Tuesday, March 8, 2011

L5R Spotlight - System

L5R uses a very simple system for most situation in the game. The Roll and Keep system, as used in L5R, requires the player to roll a number of ten sided die, and keep a certain number of those die rolls; the total of all of the “kept” dice is added together and then compared to a Target Number (TN). If the total of all the kept ice meets or beats the TN, then the roll succeeds. This system is used for everything in the game, including attacks, skill rolls, damage, spells, etc. It is a very easy system to understand and is also very simple to use. You always know exactly what die you’re rolling, since you only need d10’s to play the game.
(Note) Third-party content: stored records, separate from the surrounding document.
From an optimization exercise on the open Yosys and OpenROAD flow, aimed at small area and a short achievable clock period; shortcuts taken in it are not production practice.
In this exercise RTL edits were held to simulation tests only and were not proved equivalent to the original.
No activity file was given, so power comes from the tool's default toggle rates.

==> inputs of job 2770 <==
// zs_top
module zs_top
(
	input  logic                       CLK,
	input  logic                       RSTb,
	input  logic                       all_clear,
	input  logic                       in_valid,
	output logic                       in_ready,
	input  zs_pkg::frame_beat_t                in_beat,
	input  zs_pkg::thr_write_t                 thr_wr,
	input  logic                       base_sub_en,
	input  logic [4-1:0]     ch_id,
	input  logic [5-1:0] module_id,
	output logic                       out_valid,
	input  logic                       out_ready,
	output zs_pkg::out_word_u                  out_word,
	output logic [9-1:0]      used_words,
	output logic                       overflow_seen,
	output logic                       framing_error,
	input  logic                       ev_read,
	output logic                       event_present
);
export LEC_CHECK = 0
export CAP_MARGIN = 20
export CORE_MARGIN = 2
export CORE_UTILIZATION = 40
export PLACE_DENSITY = 0.7
export SETUP_SLACK_MARGIN = 2.2
export SLEW_MARGIN = 20
export SYNTH_MEMORY_MAX_BITS = 8192
create_clock -name core_clock -period 5.0 [get_ports {CLK}]
standard.sh (not shown) runs the stock make flow with config.mk's settings and CLKGATE_MAP_FILE= SYNTH_SCRIPT=/design/flow/synth_recipe.tcl, a recipe that flattens the netlist after the stock synthesis.
==> flow/flow/run.sh <==
#!/bin/bash
set -euo pipefail
bash standard.sh MATCH_CELL_FOOTPRINT=0 finish > standard_make.log 2>&1
==> inputs of job 7261, as changes to job 2770 <==
--- a/flow/design.v
+++ b/flow/design.v
@@ -124,16 +124,18 @@
 `timescale 1ns/1ps
 `timescale 1ns/1ps
 `timescale 1ns/1ps
 module output_buffer
 (
 	input  logic        CLK,
 	input  logic        wr_en,
 	input  logic [7:0]  wr_ptr,
+	input  logic [15:0] wr_hi,	 
+	input  logic [15:0] wr_lo,	 
 	input  logic [19:0] wr_slot,
 	input  logic        wr_near,	 
 	input  logic        rd_en,
 	input  logic [7:0]  rd_ptr,
 	input  logic [5:0]  rd_row1,	 
 	output logic [19:0] rd_slot	 
 );
 	logic [255:0][19:0] mem;
@@ -145,17 +147,17 @@
 		mux4 = s[1] ? (s[0] ? d3 : d2) : (s[0] ? d1 : d0);
 	endfunction
 	genvar i, b;
 	generate
 		for (i = 0; i < 256; i++)
 		begin : g_row
 			always_ff @(posedge CLK)
 			begin
-				if (wr_en && wr_ptr == 8'(i))
+				if (wr_hi[i/16] && wr_lo[i%16])
 					mem[i] <= wr_slot;
 			end
 		end
 	endgenerate
 	assign row1 = rd_row1;
 	logic [3:0][15:0][19:0] t1;
 	logic [3:0][3:0][19:0]  t2;
 	generate
@@ -212,25 +214,30 @@
 	logic        in_ready_q;	 
 	logic        ev_open;
 	logic [6:0]  strip_cnt;
 	logic        s1_valid;
 	logic        fe_q;
 	logic [1:0]  s1_kind;
 	logic [12:0] s1_data;	 
 	logic [11:0] s1_base;
-	logic        s1_hit;
+	logic        s1_neg;	 
+	logic [11:0] s1_thr;	 
 	logic        wr_valid;
 	logic        out_last;
 	logic        trl_second;
 	logic [19:0] wr_slot;
 	logic [7:0]  wptr, rptr;
 	logic [8:0]  used_q;
 	logic [5:0]  rrow1;	 
+	logic [5:0]  rrow1x;	 
 	logic        wf_q;	 
+	logic [15:0] wen_hi;	 
+	logic [15:0] wlo_x;	 
+	logic [15:0] wlo;
 	logic        ovf_q;
 	logic [4:0]  ev_cnt;
 	logic        evp_q;
 	logic        ov_q;
 	logic [20:0] out_q;
 	logic [7:0]  rcnt;
 	logic [1:0]  in_kind;
 	logic        full, out_free, s1_trl, s1_ready, s1_free;
@@ -291,39 +298,38 @@
 				strip_cnt <= strip_cnt + 1'b1;
 				if (strip_cnt[1:0] == 2'd3)
 					strip_row1 <= strip_row1 + 1'b1;
 			end
 		end
 	end
 	logic [11:0] thr_cur;
 	logic [13:0] diff;
-	logic        hit0;
 	threshold_ram i_thr (
 		.CLK(CLK), .thr_wr(thr_wr),
 		.hdr_pass(pass && in_hdr), .strip_pass(pass && in_kind == 2'd1),
 		.strip_cnt(strip_cnt), .strip_row1(strip_row1), .thr_cur(thr_cur)
 	);
 	assign diff = {1'b0, in_beat[24:12]} - {2'b00, (base_sub_en ? in_beat[11:0] : 12'd0)};
-	assign hit0 = !diff[13] && diff[11:0] > thr_cur;
 	always_ff @(posedge CLK)
 	begin
 		if (s1_free)
 		begin
 			s1_kind <= in_kind;
 			s1_data <= (in_kind == 2'd1) ? {in_beat[24], diff[11:0]} : in_beat[24:12];
 			s1_base <= in_beat[11:0];
-			s1_hit  <= hit0;
+			s1_neg  <= diff[13];
+			s1_thr  <= thr_cur;
 		end
 	end
 	logic        is_hit;
 	logic        s1_strip;
 	logic [6:0]  s1_addr;
 	logic [19:0] nxt_slot;
-	assign is_hit   = s1_hit;
+	assign is_hit   = !s1_neg && s1_data[11:0] > s1_thr;
 	assign s1_strip = s1_kind == 2'd1;
 	assign s1_addr  = strip_cnt - 1'b1;	 
 	always_comb
 	begin
 		nxt_slot = '0;
 		case (s1_kind)
 			2'd0:    nxt_slot = {2'b00, 4'b0000, s1_base[11], s1_data};
 			2'd1:    nxt_slot = {1'b1, s1_addr, s1_data[11:0]};
@@ -358,22 +364,23 @@
 		if (out_free)
 			wr_slot <= nxt_slot;
 	end
 	logic        wr_fire, pop, nonempty, load, ev_done;
 	logic [19:0] rd_slot;
 	logic [8:0]  used_n;
 	logic [4:0]  ev_n;
 	assign wr_fire  = wf_q;	 
+	assign rrow1    = rrow1x ^ 6'd1;
 	assign pop      = ov_q && out_ready;
 	assign nonempty = used_q != {8'd0, ov_q};	 
 	assign load     = nonempty && (!ov_q || out_ready);
 	assign ev_done  = wr_fire && out_last;
 	output_buffer i_buf (
-		.CLK(CLK), .wr_en(wr_fire), .wr_ptr(wptr), .wr_slot(wr_slot),
+		.CLK(CLK), .wr_en(wr_fire), .wr_ptr(wptr), .wr_hi(wen_hi), .wr_lo(wlo), .wr_slot(wr_slot),
 		.wr_near(used_q <= {7'd0, ov_q, ~ov_q, ~ov_q} || (used_q == {6'd0, 1'b1, 1'b0, ov_q} && load)),
 		.rd_en(load), .rd_ptr(rptr), .rd_row1(rrow1), .rd_slot(rd_slot)
 	);
 	always_comb
 	begin
 		case ({wr_fire, pop})
 			2'b10:   used_n = used_q + 1'b1;
 			2'b01:   used_n = used_q - 1'b1;
@@ -388,41 +395,41 @@
 	always_ff @(posedge CLK or negedge RSTb)
 	begin
 		if (!RSTb)
 		begin
 			wptr   <= '0;
 			rptr   <= '0;
 			ov_q   <= 1'b0;
 			used_q <= '0;
-			rrow1  <= 6'd1;
+			rrow1x <= '0;
 			ovf_q  <= 1'b0;
 			ev_cnt <= '0;
 			evp_q  <= 1'b0;
 		end
 		else if (all_clear)
 		begin
 			wptr   <= '0;
 			rptr   <= '0;
 			ov_q   <= 1'b0;
 			used_q <= '0;
-			rrow1  <= 6'd1;
+			rrow1x <= '0;
 			ovf_q  <= 1'b0;
 			ev_cnt <= '0;
 			evp_q  <= 1'b0;
 		end
 		else
 		begin
 			if (wr_fire)
 				wptr <= wptr + 1'b1;
 			if (load)
 			begin
 				rptr <= rptr + 1'b1;
 				if (rptr[1:0] == 2'd3)
-					rrow1 <= rrow1 + 1'b1;
+					rrow1x <= (rrow1 + 1'b1) ^ 6'd1;
 			end
 			if (load)
 				ov_q <= 1'b1;
 			else if (pop)
 				ov_q <= 1'b0;
 			used_q <= used_n;
 			if (full)
 				ovf_q <= 1'b1;
@@ -476,27 +483,38 @@
 		else
 		begin
 			wrv_n  = wr_valid;
 			trl2_n = trl_second;
 		end
 		ir_n = rdy_n && (!s1v_n
 			|| ((!wrv_n || !(all_clear ? 1'b0 : used_n[8])) && !(s1trl_n && !trl2_n)));
 	end
+	logic       wf_n;
+	logic [7:0] wptr_n;
+	assign wf_n   = wrv_n && !(all_clear ? 1'b0 : used_n[8]);
+	assign wptr_n = all_clear ? 8'd0 : wptr + {7'd0, wr_fire};
+	assign wlo    = {wlo_x[15:1], ~wlo_x[0]};
 	always_ff @(posedge CLK or negedge RSTb)
 	begin
 		if (!RSTb)
 		begin
 			in_ready_q <= 1'b0;
 			wf_q       <= 1'b0;
+			wen_hi     <= '0;
+			wlo_x      <= '0;
 		end
 		else
 		begin
 			in_ready_q <= ir_n;
-			wf_q       <= wrv_n && !(all_clear ? 1'b0 : used_n[8]);
+			wf_q       <= wf_n;
+			for (int h = 0; h < 16; h++)
+				wen_hi[h] <= wf_n && wptr_n[7:4] == 4'(h);
+			for (int l = 0; l < 16; l++)
+				wlo_x[l] <= (wptr_n[3:0] == 4'(l)) ^ (l == 0);
 		end
 	end
 	assign in_ready      = in_ready_q;
 	assign out_valid     = ov_q;
 	assign out_word      = out_q;
 	assign used_words    = used_q;
 	assign overflow_seen = ovf_q;
 	assign framing_error = fe_q;
==> flow/config.mk (replaced) <==
export PLATFORM = sky130hd
export DESIGN_NAME = zs_top
export DESIGN_NICKNAME = zs_top
export VERILOG_FILES = /design/flow/design.v
export SDC_FILE = /design/flow/constraint.sdc
export NUM_CORES = 4
export LEC_CHECK = 0
export CAP_MARGIN = 20
export CORE_MARGIN = 2
export CORE_UTILIZATION = 65
export CTS_CLUSTER_DIAMETER = 80
export CTS_CLUSTER_SIZE = 25
export PLACE_DENSITY = 0.75
export SETUP_SLACK_MARGIN = 2.3
export SLEW_MARGIN = 20
export SYNTH_MEMORY_MAX_BITS = 8192
==> qor summary <==
quantity                                                      job 2770       job 7261
Internal power summed over all cells                          94.38 mW       78.92 mW
CTS clock-pin slew for the worst setup and hold paths          0.06 ns        0.10 ns
Clock buffer count                                                 825            416
Final Cell Area                                           317500 sq um   302700 sq um
Sequential cell area                                      207000 sq um   208200 sq um
PD cells                                                 380.4 nW/um^2  333.6 nW/um^2
Global Route Usage Sum                                          21.05%         37.24%
Setup WS post-layout                                          1.785 ns       1.783 ns
Part of the total power dissipated in the clock network          40.9%          29.3%
Stage delay of the slowest cell on the critical path           0.70 ns        0.86 ns
Critical Path End                                        i_buf.nxt[28]  i_buf.nxt[44]
Tot Pwr                                                       120.8 mW       101.0 mW
H-tree levels                                                        6              5
Clock buffers created by TritonCTS                                 663            319
Sequential cell area fraction in the yosys report               77.30%         77.25%
Buffers and inverters on the worst path                              3              2
Core Region                                               667000 sq um   412800 sq um
Compound-Gate Fraction of Synth Area                            3.204%         3.724%
Result of the run                             timing/DRC/antenna clean  timing/DRC/antenna clean
Data required time at the worst endpoint                       5.89 ns        5.86 ns

[separate check: timing with driven ports]
The flow's constraints put no driver on any port. The routed layouts listed below were extracted and timed again, unchanged, in two steps.
Step 1 sets driving cells, clkbuf_16 on the clock port and buf_2 on the other inputs (assumed; they add their load-dependent delay and slew).
Step 2 also shifts input and output timing later by t, the mid clock arrival at the registers, as if the neighbouring blocks saw the same clock.
Slacks: no drivers / after step 1 / after step 2; pairs: no drivers / after step 1.
| run | t, ns | setup slack, ns | hold WS [ns] | latest minus earliest clock arrival (ns) | worst slew at a driven data input, ns |
|---|---|---|---|---|---|
| job 2770 | 1.219 | 1.785 / 1.785 / 0.755 | 0.197 / 0.085 / 0.482 | 0.131 / 0.131 | 0.22 |
| job 7261 | 1.129 | 1.783 / 1.783 / 1.042 | 0.449 / 0.339 / 0.489 | 0.082 / 0.082 | 0.08 |
After both steps every run listed still meets setup and hold. The setup slack of job 2770, which loses most, moves by 0.000 ns with the drivers and by -1.030 ns with both steps.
One of the other awesome things about the system is that all dice “explode”. Whenever you roll a 10 on a die, you roll the die again and add the next result as well. L5R is one system, among many, that uses exploding dice and I really like most all of them. Exploding dice certainly adds a lot of excitement to the game and means that virtually any character can do anything. With the right amount of luck, even the lowliest commoner can bring down the greatest samurai (well, you might need a LOT of luck for that actually).
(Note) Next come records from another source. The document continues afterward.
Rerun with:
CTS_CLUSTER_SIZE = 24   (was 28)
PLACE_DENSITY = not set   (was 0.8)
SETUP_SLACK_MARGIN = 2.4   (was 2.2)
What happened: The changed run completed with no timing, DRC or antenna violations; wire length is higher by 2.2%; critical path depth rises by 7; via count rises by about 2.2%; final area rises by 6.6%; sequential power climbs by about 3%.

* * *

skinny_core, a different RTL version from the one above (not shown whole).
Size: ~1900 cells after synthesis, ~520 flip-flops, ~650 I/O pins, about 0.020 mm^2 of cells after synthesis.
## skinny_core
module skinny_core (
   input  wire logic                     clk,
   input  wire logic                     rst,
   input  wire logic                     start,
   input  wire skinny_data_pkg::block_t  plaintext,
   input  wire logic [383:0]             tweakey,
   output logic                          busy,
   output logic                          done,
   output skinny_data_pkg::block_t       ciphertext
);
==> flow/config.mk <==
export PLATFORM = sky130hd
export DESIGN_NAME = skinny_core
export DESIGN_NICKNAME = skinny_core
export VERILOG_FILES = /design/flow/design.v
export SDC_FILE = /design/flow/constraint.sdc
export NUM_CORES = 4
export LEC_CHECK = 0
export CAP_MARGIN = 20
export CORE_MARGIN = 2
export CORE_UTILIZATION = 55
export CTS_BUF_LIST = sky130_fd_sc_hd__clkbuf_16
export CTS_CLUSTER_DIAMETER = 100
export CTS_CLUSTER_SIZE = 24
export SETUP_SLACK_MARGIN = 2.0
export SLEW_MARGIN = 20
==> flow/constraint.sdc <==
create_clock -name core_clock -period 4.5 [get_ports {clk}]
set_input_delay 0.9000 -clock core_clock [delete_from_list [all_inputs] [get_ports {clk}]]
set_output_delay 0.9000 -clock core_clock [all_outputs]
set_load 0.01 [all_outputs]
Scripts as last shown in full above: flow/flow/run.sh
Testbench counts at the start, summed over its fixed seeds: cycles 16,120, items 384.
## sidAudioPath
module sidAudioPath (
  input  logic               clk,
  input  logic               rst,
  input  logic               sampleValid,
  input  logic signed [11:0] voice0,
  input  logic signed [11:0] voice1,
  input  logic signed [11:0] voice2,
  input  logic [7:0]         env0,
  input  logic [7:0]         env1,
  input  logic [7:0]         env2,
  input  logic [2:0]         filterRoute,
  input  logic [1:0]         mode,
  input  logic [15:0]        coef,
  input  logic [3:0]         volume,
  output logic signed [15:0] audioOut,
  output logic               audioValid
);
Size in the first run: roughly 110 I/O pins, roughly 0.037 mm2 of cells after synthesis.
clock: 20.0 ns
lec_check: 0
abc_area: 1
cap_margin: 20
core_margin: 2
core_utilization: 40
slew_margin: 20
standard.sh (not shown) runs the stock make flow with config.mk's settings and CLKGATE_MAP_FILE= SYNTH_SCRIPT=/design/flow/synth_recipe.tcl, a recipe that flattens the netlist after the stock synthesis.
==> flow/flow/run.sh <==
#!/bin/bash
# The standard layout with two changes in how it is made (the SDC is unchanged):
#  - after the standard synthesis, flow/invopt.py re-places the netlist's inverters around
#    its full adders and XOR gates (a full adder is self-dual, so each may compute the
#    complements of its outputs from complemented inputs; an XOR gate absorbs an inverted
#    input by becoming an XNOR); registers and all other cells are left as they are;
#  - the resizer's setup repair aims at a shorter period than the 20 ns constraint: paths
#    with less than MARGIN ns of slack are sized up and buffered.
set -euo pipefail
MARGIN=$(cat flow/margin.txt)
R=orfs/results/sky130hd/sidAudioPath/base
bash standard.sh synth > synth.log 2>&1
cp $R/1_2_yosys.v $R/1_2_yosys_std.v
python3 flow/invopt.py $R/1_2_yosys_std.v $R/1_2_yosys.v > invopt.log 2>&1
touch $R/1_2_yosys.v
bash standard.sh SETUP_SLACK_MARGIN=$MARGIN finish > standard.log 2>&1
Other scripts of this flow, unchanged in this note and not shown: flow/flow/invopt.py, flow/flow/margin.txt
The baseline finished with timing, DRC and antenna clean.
This is an optimization exercise on Yosys and OpenROAD, whose aim is small area, a short achievable clock period and few clock cycles, not a production implementation.
Where RTL was checked, it was by simulation tests only, not by an equivalence proof against the original.
For run 1, only the layout was checked, not whether the RTL still works.
The flow treats the clock pin as an ideal source, which a real chip does not have.
Power and IR drop assume default switching activity.

==> flow/design.v <==
`default_nettype none
package wgm_pkg;
    localparam int MAX_PATTERN = 64;
    localparam int LEN_W       = $clog2(MAX_PATTERN + 1);
    localparam logic [7:0] CH_STAR = 8'h2A;
    localparam logic [7:0] CH_ANY  = 8'h3F;
    typedef logic [LEN_W-1:0] len_t;
    typedef enum logic [1:0] {
        MODE_START   = 2'd0,
        MODE_PATTERN = 2'd1,
        MODE_TEXT    = 2'd2,
        MODE_END     = 2'd3
    } mode_t;
    typedef struct packed {
        mode_t      mode;
        logic [7:0] ch;
    } item_t;
    typedef struct packed {
        logic matched;
        logic error;
    } result_t;
endpackage
`default_nettype wire
`default_nettype none
module wgm_cell #(
    parameter bit FIRST = 1'b0     
) (
    input  wire        clk,
    input  wire        we,         
    input  wire  [7:0] ch,         
    input  wire        text_en,    
    input  wire        text_seen,  
    input  wire        prev_col,   
    input  wire        prev_step,  
    output logic       col,        
    output logic       step
);
    logic [7:0] char_reg;
    logic       hit_reg;
    logic       col_reg;
    logic       is_star;
    assign is_star = (char_reg == wgm_pkg::CH_STAR);
    assign step    = prev_col & hit_reg;
    if (FIRST)
    begin : g_first
        assign col = text_seen ? col_reg : is_star;
    end
    else
    begin : g_rest
        assign col = text_seen && col_reg;
    end
    always_ff @(posedge clk)
    begin
        if (we)
        begin
            char_reg <= ch;
        end
    end
    always_ff @(posedge clk)
    begin
        hit_reg <= (char_reg == ch) || (char_reg == wgm_pkg::CH_ANY);
    end
    always_ff @(posedge clk)
    begin
        if (text_en)
        begin
            col_reg <= is_star ? (prev_step | col) : step;
        end
    end
endmodule
`default_nettype wire
`default_nettype none
module wildcard_glob_matcher (
    input  wire               clk,
    input  wire               rst_n,
    input  wire               item_valid,
    output logic              item_ready,
    input  wire  [9:0]        item_in,
    output logic              result_valid,
    input  wire               result_ready,
    output logic [1:0]        result
);
    localparam int N  = wgm_pkg::MAX_PATTERN;
    localparam int NH = N / 8 + 1;
    wgm_pkg::item_t      item;
    assign item = wgm_pkg::item_t'(item_in);
    logic                ready_reg;
    logic                accept;
    assign item_ready = ready_reg;
    assign accept     = item_valid && ready_reg;
    logic                a_start;
    logic                a_pat;
    logic                a_text;
    logic                a_end;
    logic                a_star;
    logic [7:0]          a_ch;
    logic                a_we;
    logic [NH-1:0]       a_we_grp;
    always_ff @(posedge clk or negedge rst_n)
    begin
        if (!rst_n)
        begin
            a_start <= 1'b0;
            a_pat   <= 1'b0;
            a_text  <= 1'b0;
            a_end   <= 1'b0;
        end
        else
        begin
            a_start <= accept && (item.mode == wgm_pkg::MODE_START);
            a_pat   <= accept && (item.mode == wgm_pkg::MODE_PATTERN);
            a_text  <= accept && (item.mode == wgm_pkg::MODE_TEXT);
            a_end   <= accept && (item.mode == wgm_pkg::MODE_END);
        end
    end
    always_ff @(posedge clk)
    begin
        a_ch   <= item.ch;
        a_star <= (item.ch == wgm_pkg::CH_STAR);
    end
    logic [6:0]          pat_len_reg;
    logic [NH-1:0]       slot_hi;
    logic [7:0]          slot_lo;
    logic [NH-1:0]       slot_hi_reg;
    logic [7:0]          slot_lo_reg;
    logic                text_started_reg;
    logic                error_reg;
    logic                last_star_reg;
    logic                pat_blk_reg;
    logic                len63;            
    assign slot_hi = {slot_hi_reg[NH-1:1], !slot_hi_reg[0]};
    assign slot_lo = {slot_lo_reg[7:1], !slot_lo_reg[0]};
    logic                pat_take;     
    logic [6:0]          pat_len_next;
    logic [NH-1:0]       slot_hi_next;
    logic [7:0]          slot_lo_next;
    logic                text_started_next;
    logic                error_next;
    logic                last_star_next;
    logic                pat_blk_next;
    assign pat_take = a_pat && !pat_blk_reg;
    always_comb
    begin
        pat_len_next      = pat_len_reg;
        slot_hi_next      = slot_hi;
        slot_lo_next      = slot_lo;
        text_started_next = text_started_reg;
        error_next        = error_reg;
        last_star_next    = last_star_reg;
        if (a_start)
        begin
            pat_len_next      = '0;
            slot_hi_next      = NH'(1);
            slot_lo_next      = 8'd1;
            text_started_next = 1'b0;
            error_next        = 1'b0;
            last_star_next    = 1'b0;
        end
        else
        begin
            if (pat_take)
            begin
                pat_len_next    = pat_len_reg + 1'b1;
                last_star_next  = a_star;
            end
            if (a_we)
            begin
                slot_lo_next = {slot_lo[6:0], slot_lo[7]};
                if (slot_lo[7])
                begin
                    slot_hi_next = {slot_hi[NH-2:0], 1'b0};
                end
            end
            if (a_pat && pat_blk_reg)
            begin
                error_next = 1'b1;
            end
            if (a_text)
            begin
                text_started_next = 1'b1;
            end
        end
        pat_blk_next = !a_start && (pat_blk_reg || a_text || (pat_take && len63));
    end
    always_ff @(posedge clk or negedge rst_n)
    begin
        if (!rst_n)
        begin
            pat_len_reg      <= '0;
            slot_hi_reg      <= '0;
            slot_lo_reg      <= '0;
            text_started_reg <= 1'b0;
            error_reg        <= 1'b0;
            last_star_reg    <= 1'b0;
            pat_blk_reg      <= 1'b0;
            len63            <= 1'b0;
        end
        else
        begin
            len63            <= !a_start && (pat_take ? (pat_len_reg == 7'd62) : len63);
            pat_len_reg      <= pat_len_next;
            slot_hi_reg      <= {slot_hi_next[NH-1:1], !slot_hi_next[0]};
            slot_lo_reg      <= {slot_lo_next[7:1], !slot_lo_next[0]};
            text_started_reg <= text_started_next;
            error_reg        <= error_next;
            last_star_reg    <= last_star_next;
            pat_blk_reg      <= pat_blk_next;
        end
    end
    logic                take_we;
    assign take_we = item_valid && ready_reg && (item.mode == wgm_pkg::MODE_PATTERN)
                     && !pat_blk_next
                     && !((item.ch == wgm_pkg::CH_STAR) && last_star_next);
    always_ff @(posedge clk or negedge rst_n)
    begin
        if (!rst_n)
        begin
            a_we     <= 1'b0;
            a_we_grp <= '0;
        end
        else
        begin
            a_we     <= take_we;
            a_we_grp <= take_we ? slot_hi_next : '0;
        end
    end
    logic                c_text;
    logic                c_end;
    logic                c_text_seen;
    always_ff @(posedge clk or negedge rst_n)
    begin
        if (!rst_n)
        begin
            c_text      <= 1'b0;
            c_end       <= 1'b0;
            c_text_seen <= 1'b0;
        end
        else
        begin
            c_text      <= a_text;
            c_end       <= a_end;
            c_text_seen <= text_started_reg;
        end
    end
    logic [N:0]          col;
    logic [N:0]          step;
    logic [N-1:0]        we;
    assign col[0]  = !c_text_seen;
    assign step[0] = 1'b0;
    for (genvar i = 0; i < N; i++)
    begin : g_cell
        assign we[i] = a_we_grp[i / 8] && slot_lo[i % 8];
        wgm_cell #(
            .FIRST     (i == 0)
        ) u_cell (
            .clk       (clk),
            .we        (we[i]),
            .ch        (a_ch),
            .text_en   (c_text),
            .text_seen (c_text_seen),
            .prev_col  (col[i]),
            .prev_step (step[i]),
            .col       (col[i+1]),
            .step      (step[i+1])
        );
    end
    logic [NH-1:0]       grp_hit;
    logic [NH-1:0]       d_grp_reg;
    logic                d_err_reg;
    logic                d_end;
    for (genvar h = 0; h < NH; h++)
    begin : g_grp
        logic [7:0] part;
        for (genvar l = 0; l < 8; l++)
        begin : g_lo
            if (8 * h + l <= N)
            begin : g_on
                assign part[l] = col[8 * h + l] && slot_lo[l];
            end
            else
            begin : g_off
                assign part[l] = 1'b0;
            end
        end
        assign grp_hit[h] = slot_hi[h] && (|part);
    end
    always_ff @(posedge clk)
    begin
        d_grp_reg <= grp_hit;
        d_err_reg <= error_reg;
    end
    always_ff @(posedge clk or negedge rst_n)
    begin
        if (!rst_n)
        begin
            d_end <= 1'b0;
        end
        else
        begin
            d_end <= c_end;
        end
    end
    logic                out_v;
    logic                skid_v;
    logic                wr_ptr;
    logic                rd_ptr;
    logic [1:0]          mem_r [2];
    logic [1:0]          mem_next [2];
    logic [1:0]          out_r;
    logic [1:0]          new_r;
    logic                push;
    logic                pop;
    logic                rd_ptr_next;
    logic                out_v_next;
    logic                skid_v_next;
    assign new_r       = {|d_grp_reg, d_err_reg};
    assign push        = d_end;
    assign pop         = out_v && result_ready;
    assign rd_ptr_next = rd_ptr ^ pop;
    logic                in_end;
    logic                at_most_one;
    assign in_end      = accept && (item.mode == wgm_pkg::MODE_END);
    assign at_most_one = !((out_v_next && (c_end || a_end || in_end))
                           || (c_end && (a_end || in_end)) || (a_end && in_end));
    logic [1:0]          head_after_pop;
    logic [1:0]          head_kept;
    assign head_after_pop = skid_v ? mem_r[!rd_ptr] : new_r;
    assign head_kept      = out_v ? mem_r[rd_ptr] : new_r;
    always_comb
    begin
        mem_next[0] = mem_r[0];
        mem_next[1] = mem_r[1];
        if (push)
        begin
            mem_next[wr_ptr] = new_r;
        end
        out_v_next  = out_v;
        skid_v_next = skid_v;
        if (push && !pop)
        begin
            out_v_next  = 1'b1;
            skid_v_next = out_v;
        end
        else if (pop && !push)
        begin
            out_v_next  = skid_v;
            skid_v_next = 1'b0;
        end
    end
    always_ff @(posedge clk or negedge rst_n)
    begin
        if (!rst_n)
        begin
            out_v  <= 1'b0;
            skid_v <= 1'b0;
            wr_ptr <= 1'b0;
            rd_ptr <= 1'b0;
        end
        else
        begin
            out_v  <= out_v_next;
            skid_v <= skid_v_next;
            wr_ptr <= wr_ptr ^ push;
            rd_ptr <= rd_ptr_next;
        end
    end
    always_ff @(posedge clk)
    begin
        mem_r[0]  <= mem_next[0];
        mem_r[1]  <= mem_next[1];
        out_r     <= pop ? head_after_pop : head_kept;
        ready_reg <= !skid_v_next && at_most_one;
    end
    assign result_valid = out_v;
    assign result       = out_r;
endmodule
`default_nettype wire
In my last post in this L5R spotlight, I showed one of the characters that I made for a theoretical game. If I ever get a chance to play L5R, I will definitely be interested in using a couple of the characters that I have rolled up. The Character creation system is pretty simple, so I’ll walk you through the basics.

L5R is a quasi class based game. Although your character class isn’t as strict and confining as it would be in games such as D&D 4e, you do have a pretty clear cut idea of what your role is based on the “class” you’re taking. Of course, they don’t really refer to them as classes, but Bushi, Courtier, Shugenja, Ninja, and Monk are pretty much classes in L5R.

After you pick your class, you next pick your clan/family/school. This combination determines your character’s basic starting package and gives you a bunch of mechanical powers all at once; in addition, your clan/family/school combination gives you some awesome fluffy background to help start generating a story for your character. I think that this combination is really great. A Crab clan Bushi does not feel the same as a Lion Clan Bushi from a fluff or mechanic perspective. In fact, playing as a Bushi from the same clan, but from a different school, can also be a very different experience from both a story and game point of view.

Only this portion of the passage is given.